| EES | #1 - #2 - #3 |
Household |
People / HH |
Land (hectares) |
| 1 | 7 | 2 |
| 2 | 13 | 1.5 |
| 3 | 6 | 2 |
| 4 | 4 | 1.8 |
| 5 | 8 | 3.5 |
| 6 | 10 | 2.5 |
| 7 | 5 | 1.8 |
| 8 | 9 | 1 |
| 9 | 2 | 1.2 |
| 10 | 6 | 1.9 |
Look at the graphs in Figure 10. What you see is called a scatterplot (also scatter diagram or scattergram). A scatterplot is simply a graph of many individual data points located in a coordinate system. The coordinate system usually is made up of two axes intersecting each other at a right angle. You can think of the axes as some kind of rulers where the scale depends on whatever is being measured along those axes. Each point then is placed in the coordinate system according to its values in the x- (horizontal) and y- (vertical) directions (in our example above, this would mean plotting the values from the first data column along the x-axes, and values from the second data column along the y-axes). Figure 10 gives an example. In the scatterplot on the left each point has a value for population and another one for total area of deforestation in 1978. In the scatterplot on the right, each point has a value for population density and another for the deforestation rate between 1975 and 1978. That could mean that someone took measurements of both of these variables in, say, one area of the Amazon, wrote down these two values, and then went on to a different location and measured the two quantities there, and so on. Together the two values determine unambiguously where that point would fall in the coordinate system.

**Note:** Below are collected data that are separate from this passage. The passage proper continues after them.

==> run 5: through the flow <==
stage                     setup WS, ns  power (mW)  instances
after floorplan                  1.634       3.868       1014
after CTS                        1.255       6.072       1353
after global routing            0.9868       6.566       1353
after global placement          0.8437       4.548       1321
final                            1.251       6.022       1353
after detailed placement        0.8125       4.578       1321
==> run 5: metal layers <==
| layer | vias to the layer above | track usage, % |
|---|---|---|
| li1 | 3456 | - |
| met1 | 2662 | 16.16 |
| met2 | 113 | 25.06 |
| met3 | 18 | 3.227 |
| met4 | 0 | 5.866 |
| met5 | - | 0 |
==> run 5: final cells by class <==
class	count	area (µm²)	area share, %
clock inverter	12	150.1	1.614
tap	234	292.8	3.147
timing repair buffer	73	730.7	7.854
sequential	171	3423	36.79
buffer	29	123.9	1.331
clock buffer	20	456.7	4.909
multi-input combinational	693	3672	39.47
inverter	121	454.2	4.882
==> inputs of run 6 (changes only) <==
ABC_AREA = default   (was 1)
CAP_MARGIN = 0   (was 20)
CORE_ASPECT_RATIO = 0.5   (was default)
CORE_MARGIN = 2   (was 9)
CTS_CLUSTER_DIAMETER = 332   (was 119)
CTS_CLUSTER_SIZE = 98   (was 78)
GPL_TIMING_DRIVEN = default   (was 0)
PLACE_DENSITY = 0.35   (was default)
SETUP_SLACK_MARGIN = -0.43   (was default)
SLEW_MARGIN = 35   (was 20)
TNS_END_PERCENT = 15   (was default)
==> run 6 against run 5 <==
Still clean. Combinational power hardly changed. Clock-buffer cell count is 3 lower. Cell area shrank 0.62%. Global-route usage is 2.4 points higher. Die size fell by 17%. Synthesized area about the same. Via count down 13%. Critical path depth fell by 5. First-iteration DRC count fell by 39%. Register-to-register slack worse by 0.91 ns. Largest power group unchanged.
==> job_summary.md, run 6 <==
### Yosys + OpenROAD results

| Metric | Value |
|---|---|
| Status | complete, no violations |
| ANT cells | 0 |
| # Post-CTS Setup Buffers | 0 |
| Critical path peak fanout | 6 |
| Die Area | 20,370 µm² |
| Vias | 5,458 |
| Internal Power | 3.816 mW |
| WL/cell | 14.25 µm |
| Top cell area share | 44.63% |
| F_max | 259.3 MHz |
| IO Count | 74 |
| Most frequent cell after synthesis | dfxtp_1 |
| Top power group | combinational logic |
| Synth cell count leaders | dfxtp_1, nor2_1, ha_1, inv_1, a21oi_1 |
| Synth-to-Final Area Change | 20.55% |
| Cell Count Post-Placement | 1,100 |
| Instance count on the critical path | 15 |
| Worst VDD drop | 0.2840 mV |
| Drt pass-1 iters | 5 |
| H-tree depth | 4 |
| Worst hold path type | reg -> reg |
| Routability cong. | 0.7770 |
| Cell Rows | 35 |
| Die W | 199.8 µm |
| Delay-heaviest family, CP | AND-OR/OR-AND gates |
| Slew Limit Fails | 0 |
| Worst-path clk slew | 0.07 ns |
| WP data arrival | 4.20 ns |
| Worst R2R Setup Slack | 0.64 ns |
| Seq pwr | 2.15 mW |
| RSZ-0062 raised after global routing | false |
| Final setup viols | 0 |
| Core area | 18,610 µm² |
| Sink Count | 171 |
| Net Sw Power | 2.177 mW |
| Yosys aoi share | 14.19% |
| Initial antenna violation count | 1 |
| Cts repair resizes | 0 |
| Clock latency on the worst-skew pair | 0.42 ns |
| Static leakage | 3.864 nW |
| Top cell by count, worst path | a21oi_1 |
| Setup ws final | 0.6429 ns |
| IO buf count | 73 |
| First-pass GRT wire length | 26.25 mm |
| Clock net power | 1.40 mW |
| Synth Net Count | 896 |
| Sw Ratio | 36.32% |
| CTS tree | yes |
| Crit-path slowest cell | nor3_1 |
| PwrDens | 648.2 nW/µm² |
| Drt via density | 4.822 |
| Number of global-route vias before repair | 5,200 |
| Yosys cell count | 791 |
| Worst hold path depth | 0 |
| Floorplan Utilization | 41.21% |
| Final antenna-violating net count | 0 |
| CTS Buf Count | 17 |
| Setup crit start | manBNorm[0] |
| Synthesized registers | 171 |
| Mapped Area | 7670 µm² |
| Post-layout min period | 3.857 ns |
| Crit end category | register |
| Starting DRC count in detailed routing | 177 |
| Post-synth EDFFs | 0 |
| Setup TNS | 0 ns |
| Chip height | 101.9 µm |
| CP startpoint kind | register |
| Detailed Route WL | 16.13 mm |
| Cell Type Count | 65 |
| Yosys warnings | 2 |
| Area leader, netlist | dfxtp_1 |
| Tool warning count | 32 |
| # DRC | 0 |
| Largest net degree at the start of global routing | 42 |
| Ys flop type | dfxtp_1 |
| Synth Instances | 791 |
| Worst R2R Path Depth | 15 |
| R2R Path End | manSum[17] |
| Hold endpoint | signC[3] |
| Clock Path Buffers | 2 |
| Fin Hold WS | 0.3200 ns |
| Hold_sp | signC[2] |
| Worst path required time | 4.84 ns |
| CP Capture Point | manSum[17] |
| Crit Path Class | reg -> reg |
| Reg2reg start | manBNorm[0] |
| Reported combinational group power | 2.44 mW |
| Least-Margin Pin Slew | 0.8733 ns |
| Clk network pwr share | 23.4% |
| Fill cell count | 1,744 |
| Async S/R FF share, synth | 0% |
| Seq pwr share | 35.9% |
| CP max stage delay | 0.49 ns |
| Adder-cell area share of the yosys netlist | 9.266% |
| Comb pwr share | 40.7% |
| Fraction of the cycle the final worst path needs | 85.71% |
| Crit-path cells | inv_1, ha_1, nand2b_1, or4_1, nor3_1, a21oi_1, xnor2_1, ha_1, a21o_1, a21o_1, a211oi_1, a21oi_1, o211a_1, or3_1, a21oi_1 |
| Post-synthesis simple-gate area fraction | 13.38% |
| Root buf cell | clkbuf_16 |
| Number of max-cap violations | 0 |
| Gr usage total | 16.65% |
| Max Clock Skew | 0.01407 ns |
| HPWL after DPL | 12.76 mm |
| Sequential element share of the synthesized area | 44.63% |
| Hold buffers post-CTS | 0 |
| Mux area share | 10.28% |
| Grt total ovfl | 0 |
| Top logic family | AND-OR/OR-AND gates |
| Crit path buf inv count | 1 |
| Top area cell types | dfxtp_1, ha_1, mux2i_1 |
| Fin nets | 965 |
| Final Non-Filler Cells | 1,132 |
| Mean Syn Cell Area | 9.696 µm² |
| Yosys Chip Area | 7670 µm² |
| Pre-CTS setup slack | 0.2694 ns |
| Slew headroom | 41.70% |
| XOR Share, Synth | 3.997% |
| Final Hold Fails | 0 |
`timescale 1ns/1ps
module register_bank (a,b,rs1_address,rs2_address,rd_address,rd,rs1,rs2,rst,clk);
    input [31:0] a,b,rd;
    input [4:0] rs1_address,rs2_address,rd_address;
    input rst,clk;
    output reg [31:0] rs1,rs2;
    always@(posedge clk) begin
        if(rst==0) begin
            rs1 <= (rs1_address==rs2_address) ? b : a;
            rs2 <= b;
        end
    end
endmodule
`timescale 1ns/1ps
module controller(p,func,cs);
    input [2:0] func;
    input [6:0] p;
    output reg [3:0] cs;
    always@(func,p) begin
        cs = {p[5],func};
    end
endmodule
`timescale 1ns/1ps
module alu(rs1,rs2,cs,rd,y);
    input [3:0] cs;
    output reg [31:0] y;
    input [31:0] rs1, rs2;
    output reg [31:0] rd;
    wire signed [31:0] sA = rs1;
    wire signed [31:0] sB = rs2;
    parameter
      ADD = 4'b0000,
      SUB = 4'b1000,
      SLL = 4'b0001,
      SLT = 4'b0010,
      SLTU = 4'b0011,
      XOR = 4'b0100,
      SRL = 4'b0101,
      SRA = 4'b1101,
      OR = 4'b0110,
      AND = 4'b0111;
    always@(cs,rs1,rs2) begin
    case(cs)
        ADD: begin
            rd = rs1+rs2;
            y=rd;
        end
        SUB: begin
            rd = rs1-rs2;
            y=rd;
        end
        SLL:begin
            rd = rs1 << rs2[4:0];
            y=rd;
        end
        SLT: begin
            rd = {31'd0,(sA < sB)};
            y=rd;
        end
        SLTU: begin
            rd = {31'd0,(rs1 < rs2)};
            y=rd;
        end
        XOR: begin
            rd = rs1 ^ rs2;
            y=rd;
        end
        SRL: begin
            rd = rs1 >> rs2[4:0];
            y=rd;
        end
        SRA: begin
            rd = sA >>> rs2[4:0];
            y=rd;
        end
        OR: begin
            rd = rs1 | rs2;
            y=rd;
        end
        AND: begin
            rd = rs1 & rs2;
            y=rd;
        end
        default: begin
            rd = 0; y=rd;
        end
    endcase
    end
endmodule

Now, why would you want to do that? Usually, you would construct a scatterplot when you have a lot of data and would like to find out whether there is any kind of relationship between the two variables that you measured. Note that at this point we don't really care what kind of relationship that might be, just whether there is one or not. How could you tell?
The scatterplots above might remind you of bugs on a windshield; they just look like a rather chaotic unordered assemblage of points. In the scatterplots in Figure 11, things look a little more orderly: on the left you can see that as values of population get larger, the values of land under permanent crops tend to get larger also. In the scatterplot on the right, values of Gross Domestic Product increase, while those of permanent forest losses tend to simultaneously decrease.

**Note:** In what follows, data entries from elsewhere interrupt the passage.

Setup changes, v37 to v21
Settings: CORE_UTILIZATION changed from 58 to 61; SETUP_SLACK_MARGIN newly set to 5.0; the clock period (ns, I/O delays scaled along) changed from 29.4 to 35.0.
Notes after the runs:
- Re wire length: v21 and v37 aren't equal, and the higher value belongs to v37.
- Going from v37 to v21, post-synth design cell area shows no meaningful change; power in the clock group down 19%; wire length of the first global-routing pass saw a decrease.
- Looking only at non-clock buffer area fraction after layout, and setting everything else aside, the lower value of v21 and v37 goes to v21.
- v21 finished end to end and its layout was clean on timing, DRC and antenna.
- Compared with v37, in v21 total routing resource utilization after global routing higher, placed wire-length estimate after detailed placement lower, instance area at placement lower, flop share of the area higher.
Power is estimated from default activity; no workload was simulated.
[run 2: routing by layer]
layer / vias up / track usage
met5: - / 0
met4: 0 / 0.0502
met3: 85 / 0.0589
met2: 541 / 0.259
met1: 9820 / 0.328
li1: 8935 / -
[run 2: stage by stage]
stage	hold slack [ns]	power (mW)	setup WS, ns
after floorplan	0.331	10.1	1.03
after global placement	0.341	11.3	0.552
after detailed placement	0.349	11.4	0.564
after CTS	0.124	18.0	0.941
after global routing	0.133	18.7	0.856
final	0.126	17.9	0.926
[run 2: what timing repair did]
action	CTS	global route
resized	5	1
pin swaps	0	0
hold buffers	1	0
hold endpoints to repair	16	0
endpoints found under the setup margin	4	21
==> exp/indigo: inputs <==
// magnitude_wrapper
module magnitude_wrapper(
	input aclk,
	input aresetn,
	input s_i_data_valid,
	output reg s_o_data_ready,
	input [31:0] s_i_data,
	output reg m_o_data_valid,
	input m_i_data_ready,
	output reg [31:0] m_o_data
    );
clock: 6.46 ns
lec_check: 0
abc_area: 1
cap_margin: 30
core_margin: 2
core_utilization: 72
cts_cluster_size: 73
place_density: 0.43
setup_slack_margin: -0.36
slew_margin: 20
run.sh (not shown) runs the stock make flow with config.mk's settings and CLKGATE_MAP_FILE=.
==> inputs of exp/juniper, as changes to exp/indigo <==
--- a/flow/config.mk
+++ b/flow/config.mk
@@ -7,8 +7,5 @@
 export LEC_CHECK = 0
-export ABC_AREA = 1
 export CAP_MARGIN = 30
 export CORE_MARGIN = 2
-export CORE_UTILIZATION = 72
-export CTS_CLUSTER_SIZE = 73
-export PLACE_DENSITY = 0.43
+export CORE_UTILIZATION = 22
 export SETUP_SLACK_MARGIN = -0.36
==> flow/constraint.sdc (replaced) <==
create_clock -name core_clock -period 11.4 [get_ports {aclk}]
set_input_delay 2.2800 -clock core_clock [delete_from_list [all_inputs] [get_ports {aclk}]]
set_output_delay 2.2800 -clock core_clock [all_outputs]
set_load 0.01 [all_outputs]
==> inputs of exp/amber, as changes to exp/indigo <==
==> flow/config.mk (replaced) <==
export PLATFORM = sky130hd
export DESIGN_NAME = magnitude_wrapper
export DESIGN_NICKNAME = magnitude_wrapper
export VERILOG_FILES = /design/flow/design.v
export SDC_FILE = /design/flow/constraint.sdc
export NUM_CORES = 4
export LEC_CHECK = 0
export CAP_MARGIN = 20
export CORE_MARGIN = 2
export CORE_UTILIZATION = 40
export SETUP_SLACK_MARGIN = -0.76
export SLEW_MARGIN = 20
==> flow/constraint.sdc (replaced) <==
create_clock -name core_clock -period 8.17 [get_ports {aclk}]
set_input_delay 1.6340 -clock core_clock [delete_from_list [all_inputs] [get_ports {aclk}]]
set_output_delay 1.6340 -clock core_clock [all_outputs]
set_load 0.01 [all_outputs]
==> results <==
exp/amber finished with timing, DRC and antenna clean. exp/indigo completed, yet does not pass: negative setup slack. exp/juniper passed the timing, DRC and antenna checks. The lowest global-route usage belongs to exp/juniper, the highest to exp/indigo. In exp/amber the register-to-register slack is better than in exp/indigo, by 0.44 ns. Fmax: exp/indigo > exp/amber > exp/juniper. Sequential share of layout area: exp/amber > exp/juniper > exp/indigo.

* * *

==> run a <==
==> flow/design.v <==
`timescale 1ns / 1ps
module magnitude_wrapper(
	input aclk,
	input aresetn,
	input s_i_data_valid,
	output reg s_o_data_ready,
	input [31:0] s_i_data,
	output reg m_o_data_valid,
	input m_i_data_ready,
	output reg [31:0] m_o_data
    );
	reg [31:0] o_data_temp;
	reg [15:0] data_real;
	reg [15:0] data_imag;
	reg start_calc;
	reg ack_calc;
	wire [15:0] in_real = s_i_data[15:0];
	wire [15:0] in_imag = s_i_data[31:16];
	always @ (posedge aclk)
		begin
			if (aresetn == 0) begin
				s_o_data_ready <= 1'b0;
				start_calc <= 1'b0;
			end
			if (ack_calc == 1'b1) begin
				start_calc <= 0;
			end
			if ( (s_i_data_valid == 1'b1) && (ack_calc == 0)) begin
				if (in_real[15] == 1'b1)
					data_real <= ~in_real + 16'd1;
				else
					data_real <= in_real;
				if (in_imag[15] == 1'b1)
					data_imag <= ~in_imag + 16'd1;
				else
					data_imag <= in_imag;
				s_o_data_ready <= 1;
				start_calc <= 1'b1;
			end
		end
	always @ (posedge aclk)
		begin
			if (aresetn == 0) begin
				ack_calc <= 0;
			end
			if (start_calc == 1'b1) begin
				ack_calc <= 1;
				o_data_temp <= data_real*data_real + data_imag*data_imag;
			end
			else begin
				ack_calc <= 0;
			end
		end
	always @ (posedge aclk)
		begin
			if (aresetn == 0) begin
				m_o_data_valid <= 1'b0;
			end
			if (m_i_data_ready == 1'b1) begin
				if (ack_calc == 0) begin
					m_o_data_valid <= 1'b0;
				end
				else begin
					m_o_data_valid <= 1'b1;
					m_o_data <= o_data_temp;
				end
			end
		end
endmodule
==> flow/run.sh <==
#!/bin/bash
# the make line also repeats each setting of config.mk as NAME=value (left out here)
make -C /OpenROAD-flow-scripts/flow DESIGN_CONFIG=/design/flow/config.mk WORK_HOME=/design/flow/orfs CLKGATE_MAP_FILE= finish
==> flow/config.mk <==
export PLATFORM = sky130hd
export DESIGN_NAME = magnitude_wrapper
export DESIGN_NICKNAME = magnitude_wrapper
export VERILOG_FILES = /design/flow/design.v
export SDC_FILE = /design/flow/constraint.sdc
export NUM_CORES = 4
export LEC_CHECK = 0
export CAP_MARGIN = 35
export CELL_PAD_IN_SITES_DETAIL_PLACEMENT = 2
export CORE_MARGIN = 6
export CORE_UTILIZATION = 42
export CTS_CLUSTER_SIZE = 30
export GPL_ROUTABILITY_DRIVEN = 0
export GPL_TIMING_DRIVEN = 0
export MIN_ROUTING_LAYER = met2
export SETUP_SLACK_MARGIN = -0.36
export SLEW_MARGIN = 20
export TNS_END_PERCENT = 40
==> flow/constraint.sdc <==
create_clock -name core_clock -period 6.66 [get_ports {aclk}]
set_input_delay 1.3320 -clock core_clock [delete_from_list [all_inputs] [get_ports {aclk}]]
set_output_delay 1.3320 -clock core_clock [all_outputs]
set_load 0.01 [all_outputs]
==> run b: changes against run a <==
Settings changed: ABC_AREA from default to 1, CAP_MARGIN 35 to 20, CELL_PAD_IN_SITES_DETAIL_PLACEMENT 2 to default, CORE_MARGIN 6 to 2, CORE_UTILIZATION 42 to 72, CTS_CLUSTER_SIZE 30 to 99, GPL_ROUTABILITY_DRIVEN 0 to default, GPL_TIMING_DRIVEN 0 to default, MIN_ROUTING_LAYER met2 to default, SETUP_SLACK_MARGIN -0.36 to default, TNS_END_PERCENT 40 to 15.
==> flow/constraint.sdc (replaced) <==
create_clock -name core_clock -period 5.27 [get_ports {aclk}]
set_input_delay 1.0540 -clock core_clock [delete_from_list [all_inputs] [get_ports {aclk}]]
set_output_delay 1.0540 -clock core_clock [all_outputs]
set_load 0.01 [all_outputs]
==> run c: changes against run a <==
Settings changed: CAP_MARGIN 35 to 30, CELL_PAD_IN_SITES_DETAIL_PLACEMENT 2 to default, CORE_ASPECT_RATIO from default to 1.23, CORE_MARGIN 6 to 2, CORE_UTILIZATION 42 to 22, CTS_CLUSTER_SIZE 30 to default, GPL_ROUTABILITY_DRIVEN 0 to default, GPL_TIMING_DRIVEN 0 to default, HOLD_SLACK_MARGIN from default to 0.24, MIN_ROUTING_LAYER met2 to default, PLACE_DENSITY from default to 0.95, TNS_END_PERCENT 40 to default.
==> flow/constraint.sdc (replaced) <==
create_clock -name core_clock -period 11.4 [get_ports {aclk}]
set_input_delay 2.2800 -clock core_clock [delete_from_list [all_inputs] [get_ports {aclk}]]
set_output_delay 2.2800 -clock core_clock [all_outputs]
set_load 0.01 [all_outputs]
==> results.sh <==
# flow metrics
export IMPL_grt_util_met1=0.4007
export IMPL_grtUsageMet3=0.06430
export IMPL_setup_violations_final=26
export IMPL_compound_area_frac=0.01395
export IMPL_dp_hpwl_um=41540
export IMPL_synth_cell_types=34
export IMPL_pre_cts_slack_ns=-1.275
export IMPL_fp_utilization=0.7297
export IMPL_post_cts_resized=40
export IMPL_setup_ws_ns=-1.379
export IMPL_violations="negative setup slack"
export IMPL_run_status="failed layout checks"
export IMPL_simple_gate_area_frac=0.1360
[end of results for run b]
==> results.sh <==
# flow metrics
export IMPL_rr_worst_depth=22
export IMPL_simple_gate_area_frac=0.09967
export IMPL_crit_path_end="o_data_temp[31]$_DFFE_PP_"
export IMPL_nClkBuffers=9
export IMPL_run_status="no timing/DRC/antenna violations"
export IMPL_comb_area_um2=13440
export IMPL_grtUsageMet3=0.02018
export IMPL_ys_area_um2=18540
export IMPL_compound_area_frac=0.04595
export IMPL_synth_cell_types=59
export IMPL_largest_class="multi-input combinational cells"
export IMPL_pre_cts_slack_ns=3.535
export IMPL_setup_ws_ns=3.289
export IMPL_setup_violations_final=0
export IMPL_grt_max_degree=34
export IMPL_dp_hpwl_um=38080
[end of results for run c]
==> results.sh <==
# source this file to load flow results
export IMPL_num_rows=76
export IMPL_die_area_um2=49330
export IMPL_synth_cell_types=59
export IMPL_run_status="stopped before the end"
export IMPL_grtUsageMet3=0.8119
export IMPL_portBuffers=69
export IMPL_compound_area_frac=0.04595
export IMPL_flop_cell="edfxtp_1"
export IMPL_grt_overflow_total=54
export IMPL_stop_stage="global routing (5_1_grt)"
export IMPL_simple_gate_area_frac=0.09967
export IMPL_grt_util_met1=0
export IMPL_coreArea_um2=43270
export IMPL_fp_utilization=0.4285
export IMPL_dp_hpwl_um=61610
export IMPL_htreeDepth=3
export IMPL_fa_ha_area_frac=0.5462
export IMPL_pre_cts_slack_ns=-2.355
export IMPL_post_cts_buffers=86
export IMPL_post_cts_resized=195
export IMPL_error="[ERROR GRT-0232] Routing congestion too high. Check the congestion heatmap in the GUI."
[end of results for run a]

* * *

==> build 9 <==
Starts from the design.v that is shown in full above.
export LEC_CHECK = 0
export CAP_MARGIN = 20
export CORE_MARGIN = 2
export CORE_UTILIZATION = 40
export SLEW_MARGIN = 20
create_clock -name core_clock -period 10.0 [get_ports {aclk}]
==> inputs of trial 61, as changes to build 9 <==
--- a/flow/config.mk
+++ b/flow/config.mk
@@ -7,5 +7,9 @@
 export LEC_CHECK = 0
+export ABC_AREA = 1
 export CAP_MARGIN = 20
+export CORE_ASPECT_RATIO = 1.27
 export CORE_MARGIN = 2
-export CORE_UTILIZATION = 40
+export CORE_UTILIZATION = 37
+export GPL_TIMING_DRIVEN = 1
+export MIN_ROUTING_LAYER = met1
 export SLEW_MARGIN = 20
==> flow/constraint.sdc (replaced) <==
create_clock -name core_clock -period 7.33 [get_ports {aclk}]
set_input_delay 1.4660 -clock core_clock [delete_from_list [all_inputs] [get_ports {aclk}]]
set_output_delay 1.4660 -clock core_clock [all_outputs]
set_load 0.01 [all_outputs]
==> inputs of build 54, as changes to build 9 <==
--- a/flow/config.mk
+++ b/flow/config.mk
@@ -7,5 +7,11 @@
 export LEC_CHECK = 0
+export ABC_AREA = 1
 export CAP_MARGIN = 20
-export CORE_MARGIN = 2
-export CORE_UTILIZATION = 40
-export SLEW_MARGIN = 20
+export CORE_ASPECT_RATIO = 0.5
+export CORE_MARGIN = 7
+export CORE_UTILIZATION = 69
+export CTS_CLUSTER_DIAMETER = 310
+export CTS_CLUSTER_SIZE = 100
+export HOLD_SLACK_MARGIN = 0.06
+export SETUP_SLACK_MARGIN = -1.0
+export SLEW_MARGIN = 25
==> inputs of trial 66, as changes to build 9 <==
--- a/flow/config.mk
+++ b/flow/config.mk
@@ -7,5 +7,7 @@
 export LEC_CHECK = 0
-export CAP_MARGIN = 20
+export CAP_MARGIN = 30
 export CORE_MARGIN = 2
-export CORE_UTILIZATION = 40
+export CORE_UTILIZATION = 72
+export CTS_CLUSTER_SIZE = 22
+export SETUP_SLACK_MARGIN = -0.36
 export SLEW_MARGIN = 20
==> flow/constraint.sdc (replaced) <==
create_clock -name core_clock -period 13.2 [get_ports {aclk}]
set_input_delay 2.6400 -clock core_clock [delete_from_list [all_inputs] [get_ports {aclk}]]
set_output_delay 2.6400 -clock core_clock [all_outputs]
set_load 0.01 [all_outputs]
==> run_results.csv <==
group,metric,value,unit
status,status,"no timing/DRC/antenna violations",
grt,use_met1,20.56,%
critical_path,r2r_cells,22,
clocking,clk_pin_slew_worst_paths,0.07,ns
die,dieWidth,219.3,um
layout,final_area,20120,um^2
critical_path,crit_path_end,"o_data_temp[31]$_DFFE_PP_",
-- figures above: build 9

==> run_results.csv <==
group,metric,value,unit
layout,final_area,19780,um^2
clocking,clk_pin_slew_worst_paths,0.08,ns
grt,use_met1,35.67,%
critical_path,crit_family,"adder cells",
critical_path,crit_path_end,"o_data_temp[31]$_DFFE_PP_",
status,status,"no timing/DRC/antenna violations",
grt,grt_max_degree,33,
die,dieWidth,164.5,um
-- figures above: trial 66

==> run_results.csv <==
group,metric,value,unit
status,status,"no timing/DRC/antenna violations",
clocking,postCtsSetupRepairBufs,0,
layout,final_area,21380,um^2
job,max_cap_viol_count,0,
clocking,clk_pin_slew_worst_paths,0.09,ns
critical_path,r2r_cells,22,
critical_path,crit_path_end,"o_data_temp[21]$_DFFE_PP_",
die,dieWidth,208.0,um
-- figures above: trial 61

==> run_results.csv <==
group,metric,value,unit
layout,final_area,20830,um^2
status,status,"no timing/DRC/antenna violations",
grt,use_met1,35.32,%
critical_path,crit_path_end,"o_data_temp[28]$_DFFE_PP_",
-- figures above: build 54


* * *

==> inputs of branch fjord <==
Starts from the design.v that is shown in full above.
Settings: LEC_CHECK=0, ABC_AREA=1, CAP_MARGIN=20, CORE_ASPECT_RATIO=1.86, CORE_MARGIN=7, CORE_UTILIZATION=69, CTS_CLUSTER_DIAMETER=310, CTS_CLUSTER_SIZE=100, HOLD_SLACK_MARGIN=0.06, PLACE_DENSITY_LB_ADDON=0.3, SLEW_MARGIN=25, TNS_END_PERCENT=5; clock period 10.0 ns.
==> branch willow (differences from branch fjord) <==
Settings changed: ABC_AREA 1 to unset, CORE_ASPECT_RATIO 1.86 to unset, CORE_MARGIN 7 to 2, CORE_UTILIZATION 69 to 72, CTS_CLUSTER_DIAMETER 310 to unset, CTS_CLUSTER_SIZE 100 to 36, HOLD_SLACK_MARGIN 0.06 to unset, PLACE_DENSITY_LB_ADDON 0.3 to unset, SLEW_MARGIN 25 to 20, TNS_END_PERCENT 5 to unset.
==> flow/constraint.sdc (replaced) <==
create_clock -name core_clock -period 6.92 [get_ports {aclk}]
set_input_delay 1.3840 -clock core_clock [delete_from_list [all_inputs] [get_ports {aclk}]]
set_output_delay 1.3840 -clock core_clock [all_outputs]
set_load 0.01 [all_outputs]
==> comparison <==
Branch willow finished with setup timing left. Branch fjord finished with timing, DRC and antenna clean. In branch willow the utilization is higher than in branch fjord, by 12 points. In branch willow the worst hold slack is worse than in branch fjord, by 0.047 ns. Global-route usage: branch fjord is lower than branch willow (4.2 points). In branch willow the non-clock buffer count is higher than in branch fjord, by 218. In critical path depth, branch fjord and branch willow do not differ. First-iteration DRC count: branch willow is higher than branch fjord (9.6%).
==> figures <==
	branch willow	branch fjord
Worst-path fanout max	7	16
Clock-cell share of area	1.51%	1.49%
WL met2	24.1 mm	26.5 mm
Sequential portion of the cell area	13.5%	14.3%
Horizontal die size	164 µm	137 µm
Simple-gate portion of the synthesized area	9.97%	13.6%
Non-Clock Buffer Count	290	72
Routed length on met3	2.91 mm	2.22 mm
Synthesized-area fraction occupied by ao, oa, aoi and oai cells	4.60%	1.39%
Worst setup slack after layout	-0.382 ns	2.95 ns
Post-DP HPWL	35.6 mm	40.4 mm
First-pass GRT wire length	71.5 mm	76.4 mm
Status	failed layout checks	finished clean
Reasons for failing layout checks	setup timing	-

* * *

==> run Y: inputs <==
Starts from the design.v that is shown in full above.
Settings: LEC_CHECK=0, ABC_AREA=1, CAP_MARGIN=30, CORE_MARGIN=2, CORE_UTILIZATION=72, CTS_CLUSTER_DIAMETER=217, CTS_CLUSTER_SIZE=76, PLACE_DENSITY=0.9, SETUP_SLACK_MARGIN=-0.36, SLEW_MARGIN=20; clock period 5.38 ns.
==> run E: changes against run Y <==
CAP_MARGIN = 20   (was 30)
CTS_CLUSTER_DIAMETER = not set   (was 217)
CTS_CLUSTER_SIZE = 93   (was 76)
PLACE_DENSITY = not set   (was 0.9)
SETUP_SLACK_MARGIN = not set   (was -0.36)
TNS_END_PERCENT = 15   (was not set)
==> flow/constraint.sdc (replaced) <==
create_clock -name core_clock -period 5.29 [get_ports {aclk}]
set_input_delay 1.0580 -clock core_clock [delete_from_list [all_inputs] [get_ports {aclk}]]
set_output_delay 1.0580 -clock core_clock [all_outputs]
set_load 0.01 [all_outputs]
==> flow_summary.ini <==
; flow metrics
[status]
status = stopped before the end
lastStage = global routing
error_message = [ERROR GRT-0232] Routing congestion too high. Check the congestion heatmap in the GUI.

[grt]
use_met1 = 0.6295

[placed_design]
dpl.cell_count = 2827
-- figures above: run Y

==> flow_summary.ini <==
; synthesis and place-and-route metrics
[status]
status = failed layout checks
so_faults = setup timing

[grt]
use_met1 = 0.4245

[finish]
regArea_sq_mm = 0.002973

[timing]
setup_slack_ps = -1477
setup_viol = 26

[placed_design]
dpl.cell_count = 2826

[drt]
n_antenna_cell = 4
-- figures above: run E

This sort of relationship is called a correlation. Increases in one variable tend to correlate with increases/decreases in the other variable. You can tell that this is so from the shape of the "cloud" formed by the data points. So think about what it would mean, if the "cloud" was made up of rather dispersed points vs. if it stretched out as a pretty dense mass to almost form a line? And if two variables were perfectly correlated, what would that scatterplot look like? Think about and then discuss this with your neighbor. When you feel you have answers to these questions, note them down below.
______________________________________________________________________________
______________________________________________________________________________
______________________________________________________________________________
______________________________________________________________________________
______________________________________________________________________________
_______________________________________________________________________________
_______________________________________________________________________________
_______________________________________________________________________________
________________________________________________________________________________
________________________________________________________________________________
________________________________________________________________________________
________________________________________________________________________________
Mathematically, the strength of this kind of relationship is expressed by the correlation coefficient. The correlation is stronger, the closer the coefficient is to 1 (positively correlated) or -1 (negatively correlated). The correlation is weak, if the correlation coefficient approaches 0. In Figure 11, the graph on the left shows positive correlation, the one on the right negative correlation.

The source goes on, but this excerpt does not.